[THE PROBLEM]: Within the entries below, find the portion that opens with the line containing "Multi-Input combinational cell" and closes with the line containing "met5 | 0 | 0". Retype that portion exactly and only.

(Stored data entries)
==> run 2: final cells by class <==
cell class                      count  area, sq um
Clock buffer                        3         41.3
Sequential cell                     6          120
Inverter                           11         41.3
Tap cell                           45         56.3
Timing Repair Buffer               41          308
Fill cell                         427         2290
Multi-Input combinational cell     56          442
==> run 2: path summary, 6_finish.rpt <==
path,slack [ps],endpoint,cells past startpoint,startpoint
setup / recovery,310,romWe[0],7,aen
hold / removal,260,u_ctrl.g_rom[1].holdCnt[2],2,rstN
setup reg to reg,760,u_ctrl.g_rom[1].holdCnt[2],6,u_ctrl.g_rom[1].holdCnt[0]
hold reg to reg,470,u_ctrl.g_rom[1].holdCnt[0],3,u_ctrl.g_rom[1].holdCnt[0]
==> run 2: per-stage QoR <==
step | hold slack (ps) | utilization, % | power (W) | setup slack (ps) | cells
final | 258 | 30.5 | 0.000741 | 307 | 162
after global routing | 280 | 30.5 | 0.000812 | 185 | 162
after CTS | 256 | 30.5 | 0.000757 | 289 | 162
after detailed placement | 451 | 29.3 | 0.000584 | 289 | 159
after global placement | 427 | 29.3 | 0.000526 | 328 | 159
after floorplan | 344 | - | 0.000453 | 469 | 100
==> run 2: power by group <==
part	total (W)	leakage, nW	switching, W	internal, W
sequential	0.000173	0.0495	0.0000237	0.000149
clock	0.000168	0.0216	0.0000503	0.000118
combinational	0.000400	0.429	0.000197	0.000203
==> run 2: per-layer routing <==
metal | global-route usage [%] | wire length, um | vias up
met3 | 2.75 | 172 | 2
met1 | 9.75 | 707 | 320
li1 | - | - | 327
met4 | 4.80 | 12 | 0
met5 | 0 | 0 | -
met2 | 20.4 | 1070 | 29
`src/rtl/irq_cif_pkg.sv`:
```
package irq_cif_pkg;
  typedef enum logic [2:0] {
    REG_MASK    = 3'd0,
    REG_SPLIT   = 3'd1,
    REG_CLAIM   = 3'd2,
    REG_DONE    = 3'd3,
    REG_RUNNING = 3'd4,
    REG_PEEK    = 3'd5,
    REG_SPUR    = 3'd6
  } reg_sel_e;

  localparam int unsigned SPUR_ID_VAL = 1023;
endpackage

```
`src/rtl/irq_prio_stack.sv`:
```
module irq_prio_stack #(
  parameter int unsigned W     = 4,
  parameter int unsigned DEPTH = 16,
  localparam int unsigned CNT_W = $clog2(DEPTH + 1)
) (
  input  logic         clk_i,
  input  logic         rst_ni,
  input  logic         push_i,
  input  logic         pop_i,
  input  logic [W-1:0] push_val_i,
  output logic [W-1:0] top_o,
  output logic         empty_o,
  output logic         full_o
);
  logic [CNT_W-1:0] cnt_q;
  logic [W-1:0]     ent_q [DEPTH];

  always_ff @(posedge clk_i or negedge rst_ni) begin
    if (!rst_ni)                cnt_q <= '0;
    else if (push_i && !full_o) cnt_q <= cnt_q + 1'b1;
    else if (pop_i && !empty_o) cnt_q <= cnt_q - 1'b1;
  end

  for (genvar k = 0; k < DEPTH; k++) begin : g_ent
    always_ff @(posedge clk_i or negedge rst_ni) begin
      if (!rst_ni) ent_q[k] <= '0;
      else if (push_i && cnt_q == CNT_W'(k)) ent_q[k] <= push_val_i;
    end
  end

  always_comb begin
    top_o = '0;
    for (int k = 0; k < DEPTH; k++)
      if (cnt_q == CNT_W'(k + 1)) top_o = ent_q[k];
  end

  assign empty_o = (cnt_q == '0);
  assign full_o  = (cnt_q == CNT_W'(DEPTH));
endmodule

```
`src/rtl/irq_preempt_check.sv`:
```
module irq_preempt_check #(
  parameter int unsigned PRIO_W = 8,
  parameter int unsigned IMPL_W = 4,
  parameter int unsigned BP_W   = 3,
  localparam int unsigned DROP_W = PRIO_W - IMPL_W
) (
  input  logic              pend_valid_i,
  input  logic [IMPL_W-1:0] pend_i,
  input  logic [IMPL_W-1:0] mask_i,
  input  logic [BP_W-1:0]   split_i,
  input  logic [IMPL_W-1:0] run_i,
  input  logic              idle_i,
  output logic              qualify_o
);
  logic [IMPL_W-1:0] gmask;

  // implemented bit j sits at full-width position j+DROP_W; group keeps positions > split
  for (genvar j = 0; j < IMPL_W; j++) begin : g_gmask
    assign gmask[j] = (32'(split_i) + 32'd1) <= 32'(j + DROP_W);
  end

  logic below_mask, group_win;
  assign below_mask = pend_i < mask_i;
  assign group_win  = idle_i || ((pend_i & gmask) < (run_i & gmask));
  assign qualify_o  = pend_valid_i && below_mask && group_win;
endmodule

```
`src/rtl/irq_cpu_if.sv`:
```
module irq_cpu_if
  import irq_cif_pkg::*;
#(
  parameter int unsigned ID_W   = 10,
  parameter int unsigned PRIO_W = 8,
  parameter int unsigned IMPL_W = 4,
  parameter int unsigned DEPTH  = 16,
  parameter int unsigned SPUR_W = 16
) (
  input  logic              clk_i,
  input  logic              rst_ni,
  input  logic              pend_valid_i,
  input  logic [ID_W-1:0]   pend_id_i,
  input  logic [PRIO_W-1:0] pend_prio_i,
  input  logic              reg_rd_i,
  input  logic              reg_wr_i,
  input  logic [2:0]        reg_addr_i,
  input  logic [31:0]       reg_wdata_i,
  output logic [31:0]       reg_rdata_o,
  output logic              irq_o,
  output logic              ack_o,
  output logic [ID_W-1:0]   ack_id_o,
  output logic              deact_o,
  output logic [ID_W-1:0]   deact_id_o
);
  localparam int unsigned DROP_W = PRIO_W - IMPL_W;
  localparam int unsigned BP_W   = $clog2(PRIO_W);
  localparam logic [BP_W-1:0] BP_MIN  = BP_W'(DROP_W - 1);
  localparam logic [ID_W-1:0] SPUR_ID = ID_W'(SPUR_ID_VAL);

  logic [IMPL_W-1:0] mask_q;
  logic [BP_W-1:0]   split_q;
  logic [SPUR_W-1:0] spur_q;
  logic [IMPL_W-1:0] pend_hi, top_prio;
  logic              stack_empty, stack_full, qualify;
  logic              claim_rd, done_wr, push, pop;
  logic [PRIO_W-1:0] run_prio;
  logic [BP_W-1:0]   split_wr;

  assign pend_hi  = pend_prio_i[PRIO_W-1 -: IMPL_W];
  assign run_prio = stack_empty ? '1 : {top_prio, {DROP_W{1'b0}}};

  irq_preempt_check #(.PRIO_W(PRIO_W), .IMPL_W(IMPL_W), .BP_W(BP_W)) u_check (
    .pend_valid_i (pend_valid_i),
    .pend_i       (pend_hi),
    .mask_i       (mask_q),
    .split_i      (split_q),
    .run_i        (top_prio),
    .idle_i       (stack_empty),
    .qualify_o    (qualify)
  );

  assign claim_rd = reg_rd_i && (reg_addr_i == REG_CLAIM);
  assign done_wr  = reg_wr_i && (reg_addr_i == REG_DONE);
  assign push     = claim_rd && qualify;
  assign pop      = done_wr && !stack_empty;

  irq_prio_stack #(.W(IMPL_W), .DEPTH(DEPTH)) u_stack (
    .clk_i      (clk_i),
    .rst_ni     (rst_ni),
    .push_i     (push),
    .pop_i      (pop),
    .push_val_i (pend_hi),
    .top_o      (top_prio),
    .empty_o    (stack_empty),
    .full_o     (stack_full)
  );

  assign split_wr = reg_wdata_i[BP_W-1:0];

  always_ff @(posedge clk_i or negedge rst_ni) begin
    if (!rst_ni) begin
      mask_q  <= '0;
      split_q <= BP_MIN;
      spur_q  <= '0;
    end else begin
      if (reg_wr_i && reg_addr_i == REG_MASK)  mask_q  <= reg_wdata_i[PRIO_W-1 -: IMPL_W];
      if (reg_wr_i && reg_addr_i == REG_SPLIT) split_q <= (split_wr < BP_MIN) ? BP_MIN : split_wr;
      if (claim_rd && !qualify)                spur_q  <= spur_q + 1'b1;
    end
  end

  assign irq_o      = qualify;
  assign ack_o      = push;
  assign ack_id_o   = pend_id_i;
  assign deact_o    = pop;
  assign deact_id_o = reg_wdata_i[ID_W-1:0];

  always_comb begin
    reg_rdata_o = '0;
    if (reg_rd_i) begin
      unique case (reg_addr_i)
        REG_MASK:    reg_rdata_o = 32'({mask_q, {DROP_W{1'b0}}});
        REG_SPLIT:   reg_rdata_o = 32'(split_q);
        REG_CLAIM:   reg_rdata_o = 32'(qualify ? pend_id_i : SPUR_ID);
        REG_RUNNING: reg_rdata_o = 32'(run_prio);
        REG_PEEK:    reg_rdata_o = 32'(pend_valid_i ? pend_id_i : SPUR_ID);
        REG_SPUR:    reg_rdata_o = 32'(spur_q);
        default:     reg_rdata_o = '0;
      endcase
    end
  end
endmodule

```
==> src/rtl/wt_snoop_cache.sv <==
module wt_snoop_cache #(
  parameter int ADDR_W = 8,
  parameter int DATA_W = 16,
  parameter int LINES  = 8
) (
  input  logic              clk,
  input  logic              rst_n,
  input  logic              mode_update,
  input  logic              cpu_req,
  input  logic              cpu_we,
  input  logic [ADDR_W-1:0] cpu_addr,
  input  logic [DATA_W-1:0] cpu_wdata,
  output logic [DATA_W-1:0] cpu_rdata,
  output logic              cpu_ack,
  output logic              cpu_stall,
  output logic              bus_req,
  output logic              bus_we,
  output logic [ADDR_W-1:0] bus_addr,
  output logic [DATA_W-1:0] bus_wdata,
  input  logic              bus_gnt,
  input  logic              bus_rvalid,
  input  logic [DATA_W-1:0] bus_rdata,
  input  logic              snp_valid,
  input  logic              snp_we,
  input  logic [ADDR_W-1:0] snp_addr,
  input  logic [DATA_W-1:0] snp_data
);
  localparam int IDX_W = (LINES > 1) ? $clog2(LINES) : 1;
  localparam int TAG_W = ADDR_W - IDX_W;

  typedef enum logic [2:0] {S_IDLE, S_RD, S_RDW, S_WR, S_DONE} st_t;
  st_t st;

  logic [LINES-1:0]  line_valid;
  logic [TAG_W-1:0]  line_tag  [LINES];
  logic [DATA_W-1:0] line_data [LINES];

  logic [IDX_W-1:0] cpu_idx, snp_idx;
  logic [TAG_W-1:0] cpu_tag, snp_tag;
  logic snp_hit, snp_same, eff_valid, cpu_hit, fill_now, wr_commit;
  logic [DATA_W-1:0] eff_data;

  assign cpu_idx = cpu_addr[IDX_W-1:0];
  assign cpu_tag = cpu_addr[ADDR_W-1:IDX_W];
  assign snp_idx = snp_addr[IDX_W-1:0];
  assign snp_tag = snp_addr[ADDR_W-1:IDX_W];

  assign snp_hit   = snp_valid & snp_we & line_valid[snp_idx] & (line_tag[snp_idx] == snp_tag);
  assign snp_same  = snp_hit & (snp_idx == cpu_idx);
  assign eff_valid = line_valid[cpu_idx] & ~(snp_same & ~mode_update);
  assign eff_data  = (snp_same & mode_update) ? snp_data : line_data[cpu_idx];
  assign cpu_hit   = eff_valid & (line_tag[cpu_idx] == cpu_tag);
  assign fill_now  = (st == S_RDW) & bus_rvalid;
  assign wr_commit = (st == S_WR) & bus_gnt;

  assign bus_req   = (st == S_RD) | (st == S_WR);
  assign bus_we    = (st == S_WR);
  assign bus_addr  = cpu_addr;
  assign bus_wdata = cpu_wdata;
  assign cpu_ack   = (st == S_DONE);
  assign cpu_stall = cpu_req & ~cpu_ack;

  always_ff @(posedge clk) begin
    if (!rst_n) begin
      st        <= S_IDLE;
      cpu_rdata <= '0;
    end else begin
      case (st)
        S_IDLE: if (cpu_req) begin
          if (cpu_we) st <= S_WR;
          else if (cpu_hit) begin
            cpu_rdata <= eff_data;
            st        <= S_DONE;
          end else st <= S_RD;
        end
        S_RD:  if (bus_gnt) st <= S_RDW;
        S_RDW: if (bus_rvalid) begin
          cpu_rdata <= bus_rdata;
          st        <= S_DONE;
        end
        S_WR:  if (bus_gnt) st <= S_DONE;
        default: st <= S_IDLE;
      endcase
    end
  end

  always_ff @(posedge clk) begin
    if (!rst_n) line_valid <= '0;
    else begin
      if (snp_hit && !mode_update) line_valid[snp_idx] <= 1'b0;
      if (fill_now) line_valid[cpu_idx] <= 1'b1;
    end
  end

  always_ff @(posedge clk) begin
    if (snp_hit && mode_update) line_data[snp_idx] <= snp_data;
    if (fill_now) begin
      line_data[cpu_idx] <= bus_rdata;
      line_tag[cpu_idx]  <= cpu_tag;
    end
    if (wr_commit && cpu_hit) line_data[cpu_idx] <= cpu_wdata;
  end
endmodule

[COMPLETED EXERCISE]:
Multi-Input combinational cell     56          442
==> run 2: path summary, 6_finish.rpt <==
path,slack [ps],endpoint,cells past startpoint,startpoint
setup / recovery,310,romWe[0],7,aen
hold / removal,260,u_ctrl.g_rom[1].holdCnt[2],2,rstN
setup reg to reg,760,u_ctrl.g_rom[1].holdCnt[2],6,u_ctrl.g_rom[1].holdCnt[0]
hold reg to reg,470,u_ctrl.g_rom[1].holdCnt[0],3,u_ctrl.g_rom[1].holdCnt[0]
==> run 2: per-stage QoR <==
step | hold slack (ps) | utilization, % | power (W) | setup slack (ps) | cells
final | 258 | 30.5 | 0.000741 | 307 | 162
after global routing | 280 | 30.5 | 0.000812 | 185 | 162
after CTS | 256 | 30.5 | 0.000757 | 289 | 162
after detailed placement | 451 | 29.3 | 0.000584 | 289 | 159
after global placement | 427 | 29.3 | 0.000526 | 328 | 159
after floorplan | 344 | - | 0.000453 | 469 | 100
==> run 2: power by group <==
part	total (W)	leakage, nW	switching, W	internal, W
sequential	0.000173	0.0495	0.0000237	0.000149
clock	0.000168	0.0216	0.0000503	0.000118
combinational	0.000400	0.429	0.000197	0.000203
==> run 2: per-layer routing <==
metal | global-route usage [%] | wire length, um | vias up
met3 | 2.75 | 172 | 2
met1 | 9.75 | 707 | 320
li1 | - | - | 327
met4 | 4.80 | 12 | 0
met5 | 0 | 0 | -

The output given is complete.